UNITED STATES
Psychiatric Times
April 13, 2016
By Ariana Nesbit, MD and Renee Sorrentino, MD
COMMENTARY
“If it takes a village to raise a child, it takes a village to abuse one.” This line from the film Spotlight emphasizes the sad fact that when something horrible happens at home, most people don’t want to know about it. And—as psychiatrists—we know too well that those closest to the victim can “turn a blind eye.”
The 2016 Oscar winner for Best Picture does an excellent job of portraying the brave and thorough work of the Boston Globe’s investigative journalism team known as “Spotlight.” The Globe would later go on to win the 2003 Pulitzer Prize for the exposé that was the result of the investigation dramatized in this film.
Sometimes silence is loud. The film sheds light on the important issue of sexual abuse and illustrates the most damaging part of abuse—the failure of those who were supposed to protect the victim. Our experience living and training in Boston made the movie particularly disturbing to watch. We have savored the hot dogs at Fenway Park. We recognized the South End Buttery. We know the steeples rising amidst the rundown triple-deckers.
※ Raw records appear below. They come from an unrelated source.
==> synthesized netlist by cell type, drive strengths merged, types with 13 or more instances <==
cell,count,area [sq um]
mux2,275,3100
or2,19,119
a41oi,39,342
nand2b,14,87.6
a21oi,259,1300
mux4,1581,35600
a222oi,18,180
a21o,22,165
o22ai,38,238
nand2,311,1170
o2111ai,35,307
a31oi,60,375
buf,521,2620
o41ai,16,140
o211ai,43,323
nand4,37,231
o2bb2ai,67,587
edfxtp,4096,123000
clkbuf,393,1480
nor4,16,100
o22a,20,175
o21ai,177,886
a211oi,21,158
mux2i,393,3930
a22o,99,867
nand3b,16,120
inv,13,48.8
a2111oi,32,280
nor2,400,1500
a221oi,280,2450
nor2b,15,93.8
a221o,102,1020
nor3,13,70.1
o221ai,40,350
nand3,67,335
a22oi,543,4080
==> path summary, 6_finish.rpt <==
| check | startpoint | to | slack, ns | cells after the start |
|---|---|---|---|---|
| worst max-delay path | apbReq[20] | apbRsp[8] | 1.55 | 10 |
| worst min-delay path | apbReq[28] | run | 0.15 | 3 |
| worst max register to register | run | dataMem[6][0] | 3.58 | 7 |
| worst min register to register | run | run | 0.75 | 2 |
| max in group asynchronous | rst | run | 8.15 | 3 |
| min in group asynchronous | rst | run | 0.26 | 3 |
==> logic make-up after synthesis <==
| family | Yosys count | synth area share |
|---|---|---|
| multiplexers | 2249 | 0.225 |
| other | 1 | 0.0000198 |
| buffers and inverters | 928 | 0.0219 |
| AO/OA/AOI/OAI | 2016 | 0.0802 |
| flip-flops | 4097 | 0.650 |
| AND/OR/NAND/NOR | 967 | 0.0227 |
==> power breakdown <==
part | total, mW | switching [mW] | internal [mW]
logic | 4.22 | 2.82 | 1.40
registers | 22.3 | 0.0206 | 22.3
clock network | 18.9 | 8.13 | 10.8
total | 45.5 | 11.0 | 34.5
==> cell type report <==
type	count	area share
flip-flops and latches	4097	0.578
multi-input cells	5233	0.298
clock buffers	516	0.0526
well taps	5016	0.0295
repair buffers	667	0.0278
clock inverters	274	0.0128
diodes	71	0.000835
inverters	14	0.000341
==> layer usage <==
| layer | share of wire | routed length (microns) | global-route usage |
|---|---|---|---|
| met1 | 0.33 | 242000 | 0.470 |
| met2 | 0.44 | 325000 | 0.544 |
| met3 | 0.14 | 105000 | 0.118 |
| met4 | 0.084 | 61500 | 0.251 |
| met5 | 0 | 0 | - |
--- config.mk ---
export PLATFORM = sky130hd
export DESIGN_NAME = regFile
export DESIGN_NICKNAME = d
export VERILOG_FILES = /design/src/cpuPkg.sv /design/src/regFile.sv
export SDC_FILE = /design/constraint.sdc
export NUM_CORES = 1
export LEC_CHECK = 0
export ABC_CLOCK_PERIOD_IN_PS = 11970
export BUFFER_PORTS_ARGS = -buffer_cell sky130_fd_sc_hd__buf_4
export CAP_MARGIN = 0
export CORE_UTILIZATION = 57
export DETAILED_ROUTE_END_ITERATION = 8
export GPL_ROUTABILITY_DRIVEN = 1
export GPL_TIMING_DRIVEN = 0
export PLACE_DENSITY = 0.71
export SKIP_CTS_REPAIR_TIMING = 1
export SLEW_MARGIN = 40
export SYNTH_ARGS = -nofsm -noshare
export SYNTH_HDL_FRONTEND = slang
export SYNTH_SLANG_ARGS = --single-unit
--- constraint.sdc ---
create_clock -name clk -period 11.97 [get_ports clk]
set_input_delay 0.5985 -clock clk [delete_from_list [all_inputs] [get_ports clk]]
set_output_delay 0.5985 -clock clk [all_outputs]
set_load 0.005 [all_outputs]
## config.mk

```make
export PLATFORM = sky130hd
export DESIGN_NAME = decoder
export DESIGN_NICKNAME = d
export VERILOG_FILES = /design/src/cpuPkg.sv /design/src/decoder.sv
export SDC_FILE = /design/constraint.sdc
export NUM_CORES = 1
export LEC_CHECK = 0
export BUFFER_PORTS_ARGS = -buffer_cell sky130_fd_sc_hd__buf_2
export CAP_MARGIN = 20
export CORE_AREA = 2 2 39 41
export DETAILED_ROUTE_END_ITERATION = 8
export DIE_AREA = 0 0 41 43
export PLACE_DENSITY_LB_ADDON = 0.05
export SYNTH_ARGS = -nofsm -noshare
export SYNTH_HDL_FRONTEND = slang
export SYNTH_SLANG_ARGS = --single-unit
```

## constraint.sdc

```tcl
create_clock -name vclk -period 0.97
set_input_delay 0.194 -clock vclk [all_inputs]
set_output_delay 0.194 -clock vclk [all_outputs]
set_load 0.02 [all_outputs]
```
How could its inhabitants have been blind to such a devastating problem for so long?
As a psychiatrist who specializes in paraphilic disorders in the Boston area and as a student of Ed Messner, MD—a psychiatrist whose patient was the notorious Father Geogun, who sexually abused children while assigned to various parishes in the Boston Archdiocese—I (Dr Sorrento) was encouraged to see the attention Spotlight brought to the subject of child sexual abuse.